Distribution of inositol-1,4,5-trisphosphate receptor isotypes and ryanodine receptor isotypes during maturation of the rat hippocampus

Abstract

Activation of inositol-1,4,5-trisphosphate receptors (InsP₃Rs) and ryanodine receptors (RyRs) can lead to the release of Ca²⁺ from intracellular stores and propagating Ca²⁺ waves. Previous studies of these proteins in neurons have focused on their distribution in adult tissue, whereas, recent functional studies have examined neural tissue extracted from prenatal and young postnatal animals. In this study we examined the distribution of InsP₃R isotypes 1–3 and RyR isotypes 1–3 in rat hippocampus during postnatal maturation, with a focus on InsP₃R1 because it is most prominent in the hippocampus. InsP₃R1 was observed in pyramidal cells and granule cells, InsP₃R2 immunoreactivity was observed in perivascular astrocytes and endothelial cells, and InsP₃R3 immunoreactivity was detected in axon terminals located in stratum pyramidale of CA1 and microvessels in stratum radiatum. RyR1 immunolabeling was enriched in CA1, RyR2 was most intense in CA3 and the dentate gyrus, and RyR3 immunolabeling was detected in all subfields of the hippocampus, but was most intense in stratum lacunosum-moleculare. During maturation from 2 to 10 weeks of age there was a shift in InsP₃R1 immunoreactivity from a high density in the proximal apical dendrites to a uniform distribution along the dendrites. Independent of age, InsP₃R1 immunoreactivity was observed to form clusters within the primary apical dendrite and at dendritic bifurcations of pyramidal neurons. As CA1 pyramidal neurons matured, InsP₃R1 was often co-localized with the Ca²⁺ binding protein calbindin D-28k.
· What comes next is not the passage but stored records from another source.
Source: an optimization exercise on an open RTL-to-GDS flow (aim: small area and a short achievable clock period). Production flows keep margins and buffers that such runs may drop. Only simulation tests tie the RTL to the original design; equivalence was not proved.

==> 09-10 <==
## Float8Mac16_3stage
module Float8Mac16_3stage #(
    parameter int unsigned N_WAY  = 16,
    parameter int unsigned PADBIT = 10
)(
    input  logic               clk,
    input  logic               rst_n,
    input  logic [8*N_WAY-1:0] din_X,
    input  logic [8*N_WAY-1:0] din_W,
    input  logic               din_valid,
    output logic [15:0]        dout,
    output logic               dout_valid
);
Settings: LEC_CHECK=0, ABC_AREA=1, CAP_MARGIN=20, CORE_MARGIN=2, CORE_UTILIZATION=40, CTS_BUF_LIST=sky130_fd_sc_hd__clkbuf_16, CTS_CLUSTER_DIAMETER=100, CTS_CLUSTER_SIZE=24, PLACE_DENSITY=0.6, SLEW_MARGIN=20, BUFFER_PORTS_ARGS=-buffer_cell sky130_fd_sc_hd__buf_2; clock period 44.0 ns.
standard.sh (not shown) runs the stock make flow with config.mk's settings and CLKGATE_MAP_FILE= SYNTH_SCRIPT=/design/flow/synth_recipe.tcl, a recipe that flattens the netlist after the stock synthesis.
==> flow/flow/run.sh <==
#!/bin/bash
# The standard layout, with the port buffers made of sky130_fd_sc_hd__buf_2
# instead of the cell buffer_ports picks by default (clkdlybuf4s50_1, a delay cell).
set -euo pipefail
echo 'export BUFFER_PORTS_ARGS = -buffer_cell sky130_fd_sc_hd__buf_2' >> config.mk
bash standard.sh > flow.log 2>&1
==> 10-09: changes against 09-10 <==
==> flow/config.mk (replaced) <==
export PLATFORM = sky130hd
export DESIGN_NAME = Float8Mac16_3stage
export DESIGN_NICKNAME = Float8Mac16_3stage
export VERILOG_FILES = /design/flow/design.v
export SDC_FILE = /design/flow/constraint.sdc
export NUM_CORES = 4
export LEC_CHECK = 0
export ABC_AREA = 1
export CAP_MARGIN = 20
export CORE_MARGIN = 2
export CORE_UTILIZATION = 60
export CTS_BUF_LIST = sky130_fd_sc_hd__clkbuf_16
export CTS_CLUSTER_DIAMETER = 90
export CTS_CLUSTER_SIZE = 22
export PLACE_DENSITY = 0.75
export SLEW_MARGIN = 20
export BUFFER_PORTS_ARGS = -buffer_cell sky130_fd_sc_hd__buf_2
==> 09-25: changes against 09-10 <==
--- a/flow/design.v
+++ b/flow/design.v
@@ -112,20 +112,13 @@
         nneg   <= na;
         nneg_m <= na_m;
     end
     logic [17:0] r [N_WAY-1:0];
     generate
         for (K = 0; K < N_WAY; K = K + 1) begin : gen_align
-            wire [6:0]  t;
-            wire [7:0]  tc;
-            assign tc[0] = ~mi;
-            for (genvar j = 0; j < 7; j = j + 1) begin : gen_t
-                wire ej = (j < 5) ? eb[K][j] : 1'b0;
-                assign t[j]    = ej ^ cm[j] ^ tc[j];
-                assign tc[j+1] = (ej & cm[j]) | (tc[j] & (ej ^ cm[j]));
-            end
+            wire [6:0]  t  = {2'b0, eb[K]} + cm + {6'd0, ~mi};
             wire [7:0]  q  = t[6] ? 8'd0 : pb[K];
             wire [8:0]  s0 = t[0] ? {q, 1'b0}   : {1'b0, q};
             wire [10:0] s1 = t[1] ? {s0, 2'b0}  : {2'b0, s0};
             wire [14:0] s2 = t[2] ? {s1, 4'b0}  : {4'b0, s1};
             wire [22:0] s3 = t[3] ? {s2, 8'b0}  : {8'b0, s2};
             wire [38:0] s4 = t[4] ? {s3, 16'b0} : {16'b0, s3};
==> flow/config.mk (replaced) <==
export PLATFORM = sky130hd
export DESIGN_NAME = Float8Mac16_3stage
export DESIGN_NICKNAME = Float8Mac16_3stage
export VERILOG_FILES = /design/flow/design.v
export SDC_FILE = /design/flow/constraint.sdc
export NUM_CORES = 4
export LEC_CHECK = 0
export ABC_AREA = 1
export CAP_MARGIN = 20
export CORE_MARGIN = 2
export CORE_UTILIZATION = 60
export CTS_BUF_LIST = sky130_fd_sc_hd__clkbuf_16
export CTS_CLUSTER_DIAMETER = 120
export CTS_CLUSTER_SIZE = 32
export PLACE_DENSITY = 0.75
export SLEW_MARGIN = 20
export BUFFER_PORTS_ARGS = -buffer_cell sky130_fd_sc_hd__buf_2
==> impl_results.md <==
* Status: complete, no violations
* R2R depth at 51
* GR met1 Demand/Resource at 45.0%
* Non-clk invs at 1299
The numbers above come from 09-25.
In contrast, InsP₃R1 immunolabel was never co-localized with calbindin D-28k immunopositive interneurons located outside of stratum pyramidale or with parvalbumin, typically found in hippocampal basket cells, suggesting that InsP₃R1s do not play a role in internal Ca²⁺ release in these interneurons. These findings should help to interpret past functional studies and inform future studies examining the characteristics and consequences of InsP₃R-mediated internal Ca²⁺ release and Ca²⁺ waves in hippocampal neurons.